*** PROVIDED MATERIAL ***

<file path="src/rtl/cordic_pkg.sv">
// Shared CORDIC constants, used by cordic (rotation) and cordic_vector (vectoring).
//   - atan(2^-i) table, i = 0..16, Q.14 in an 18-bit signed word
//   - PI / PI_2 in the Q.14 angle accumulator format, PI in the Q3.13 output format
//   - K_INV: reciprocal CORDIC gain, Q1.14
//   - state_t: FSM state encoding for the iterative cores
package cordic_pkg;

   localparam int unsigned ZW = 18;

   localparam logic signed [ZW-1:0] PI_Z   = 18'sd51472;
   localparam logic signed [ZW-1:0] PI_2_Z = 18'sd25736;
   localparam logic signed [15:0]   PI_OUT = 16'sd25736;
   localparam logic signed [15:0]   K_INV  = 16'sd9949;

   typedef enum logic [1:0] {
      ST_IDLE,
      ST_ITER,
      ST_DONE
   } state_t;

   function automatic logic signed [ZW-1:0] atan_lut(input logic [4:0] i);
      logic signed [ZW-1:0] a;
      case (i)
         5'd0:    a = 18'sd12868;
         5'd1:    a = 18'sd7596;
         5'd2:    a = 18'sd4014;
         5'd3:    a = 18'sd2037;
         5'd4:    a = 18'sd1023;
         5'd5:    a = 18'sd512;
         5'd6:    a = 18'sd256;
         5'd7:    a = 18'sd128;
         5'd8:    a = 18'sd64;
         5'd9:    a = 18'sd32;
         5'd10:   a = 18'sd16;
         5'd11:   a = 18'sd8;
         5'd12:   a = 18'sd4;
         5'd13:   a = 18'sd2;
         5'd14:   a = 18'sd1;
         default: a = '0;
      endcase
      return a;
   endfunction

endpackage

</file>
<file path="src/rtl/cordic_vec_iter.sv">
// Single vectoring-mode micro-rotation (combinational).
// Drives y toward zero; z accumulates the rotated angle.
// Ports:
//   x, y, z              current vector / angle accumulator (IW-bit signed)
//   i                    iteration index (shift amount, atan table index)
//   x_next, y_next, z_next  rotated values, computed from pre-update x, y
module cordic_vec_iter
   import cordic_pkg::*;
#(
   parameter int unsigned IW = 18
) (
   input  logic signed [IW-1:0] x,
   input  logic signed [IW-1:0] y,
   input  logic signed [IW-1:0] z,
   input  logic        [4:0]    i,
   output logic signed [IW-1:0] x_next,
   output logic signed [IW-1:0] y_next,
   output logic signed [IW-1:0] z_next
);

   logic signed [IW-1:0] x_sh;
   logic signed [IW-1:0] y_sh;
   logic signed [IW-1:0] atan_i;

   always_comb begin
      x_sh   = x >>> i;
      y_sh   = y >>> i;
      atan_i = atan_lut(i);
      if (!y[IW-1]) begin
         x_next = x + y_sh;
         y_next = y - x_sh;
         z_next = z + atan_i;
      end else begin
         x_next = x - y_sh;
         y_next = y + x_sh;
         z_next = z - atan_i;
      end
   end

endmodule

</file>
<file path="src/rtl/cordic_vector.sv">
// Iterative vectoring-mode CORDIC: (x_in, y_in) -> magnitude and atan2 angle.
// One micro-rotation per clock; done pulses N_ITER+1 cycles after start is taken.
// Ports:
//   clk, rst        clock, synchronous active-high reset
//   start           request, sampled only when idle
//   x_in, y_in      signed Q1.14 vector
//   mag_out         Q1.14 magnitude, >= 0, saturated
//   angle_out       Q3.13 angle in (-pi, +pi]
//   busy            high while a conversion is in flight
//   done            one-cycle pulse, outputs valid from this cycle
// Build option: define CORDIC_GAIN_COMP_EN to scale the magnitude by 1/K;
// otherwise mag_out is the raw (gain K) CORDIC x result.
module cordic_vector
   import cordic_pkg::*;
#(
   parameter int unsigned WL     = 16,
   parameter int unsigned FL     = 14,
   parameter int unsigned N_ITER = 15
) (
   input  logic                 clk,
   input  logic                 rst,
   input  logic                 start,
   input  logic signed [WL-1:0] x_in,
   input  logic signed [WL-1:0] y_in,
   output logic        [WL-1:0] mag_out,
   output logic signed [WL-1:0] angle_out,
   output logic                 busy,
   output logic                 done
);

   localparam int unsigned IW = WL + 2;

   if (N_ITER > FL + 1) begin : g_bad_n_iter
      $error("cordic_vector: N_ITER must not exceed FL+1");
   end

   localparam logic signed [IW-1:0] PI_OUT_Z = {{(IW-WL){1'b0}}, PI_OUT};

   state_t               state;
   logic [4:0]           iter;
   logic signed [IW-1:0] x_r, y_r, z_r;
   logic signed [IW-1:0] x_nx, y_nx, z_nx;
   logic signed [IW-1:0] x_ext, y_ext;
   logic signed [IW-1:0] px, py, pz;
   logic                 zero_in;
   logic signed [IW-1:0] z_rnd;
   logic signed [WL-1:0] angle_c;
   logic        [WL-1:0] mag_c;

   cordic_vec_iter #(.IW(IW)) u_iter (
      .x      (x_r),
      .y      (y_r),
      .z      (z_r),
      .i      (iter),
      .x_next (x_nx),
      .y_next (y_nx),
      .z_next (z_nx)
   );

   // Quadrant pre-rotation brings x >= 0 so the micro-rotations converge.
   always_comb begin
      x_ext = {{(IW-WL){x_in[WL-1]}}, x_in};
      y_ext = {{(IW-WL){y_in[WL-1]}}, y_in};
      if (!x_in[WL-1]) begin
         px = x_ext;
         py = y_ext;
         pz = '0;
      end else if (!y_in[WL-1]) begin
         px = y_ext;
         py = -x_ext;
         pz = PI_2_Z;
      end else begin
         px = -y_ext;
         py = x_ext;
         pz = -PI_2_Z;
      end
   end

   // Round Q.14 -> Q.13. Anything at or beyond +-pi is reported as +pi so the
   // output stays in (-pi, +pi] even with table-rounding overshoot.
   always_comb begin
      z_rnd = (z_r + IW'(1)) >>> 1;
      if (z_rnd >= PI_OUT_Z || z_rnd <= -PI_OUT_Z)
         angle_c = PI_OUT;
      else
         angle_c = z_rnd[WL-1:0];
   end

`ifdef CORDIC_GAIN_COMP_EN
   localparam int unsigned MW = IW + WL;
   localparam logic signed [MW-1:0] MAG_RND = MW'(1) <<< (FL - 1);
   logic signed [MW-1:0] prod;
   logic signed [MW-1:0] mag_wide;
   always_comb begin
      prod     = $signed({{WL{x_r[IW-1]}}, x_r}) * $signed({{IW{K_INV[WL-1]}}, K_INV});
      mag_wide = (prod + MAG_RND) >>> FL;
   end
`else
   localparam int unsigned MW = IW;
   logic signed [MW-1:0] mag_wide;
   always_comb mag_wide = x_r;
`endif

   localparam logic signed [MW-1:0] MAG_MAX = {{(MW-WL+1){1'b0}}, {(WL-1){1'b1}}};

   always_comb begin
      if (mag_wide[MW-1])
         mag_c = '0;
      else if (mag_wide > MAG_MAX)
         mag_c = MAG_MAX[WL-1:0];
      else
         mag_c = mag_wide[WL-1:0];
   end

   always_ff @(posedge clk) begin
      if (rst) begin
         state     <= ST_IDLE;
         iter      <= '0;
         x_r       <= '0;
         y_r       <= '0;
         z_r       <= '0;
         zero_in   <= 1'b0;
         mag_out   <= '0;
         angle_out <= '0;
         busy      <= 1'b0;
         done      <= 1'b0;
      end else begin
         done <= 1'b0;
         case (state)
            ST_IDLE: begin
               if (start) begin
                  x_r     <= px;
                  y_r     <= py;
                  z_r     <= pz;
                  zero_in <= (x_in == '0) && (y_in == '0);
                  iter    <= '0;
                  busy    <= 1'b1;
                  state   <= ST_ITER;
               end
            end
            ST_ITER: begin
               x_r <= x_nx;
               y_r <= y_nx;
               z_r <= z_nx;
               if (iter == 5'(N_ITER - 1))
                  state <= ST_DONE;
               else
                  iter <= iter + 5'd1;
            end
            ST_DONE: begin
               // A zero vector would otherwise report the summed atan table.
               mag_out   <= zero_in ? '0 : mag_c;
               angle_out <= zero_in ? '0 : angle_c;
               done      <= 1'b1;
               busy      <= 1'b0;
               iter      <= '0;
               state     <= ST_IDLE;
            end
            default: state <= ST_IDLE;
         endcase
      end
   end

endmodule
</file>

***

* [TASK INSTRUCTIONS] Find each line in the listing above that contains "parameter", and copy that line.

* [YOUR SOLUTION]
   parameter int unsigned IW = 18
   parameter int unsigned WL     = 16,
   parameter int unsigned FL     = 14,
   parameter int unsigned N_ITER = 15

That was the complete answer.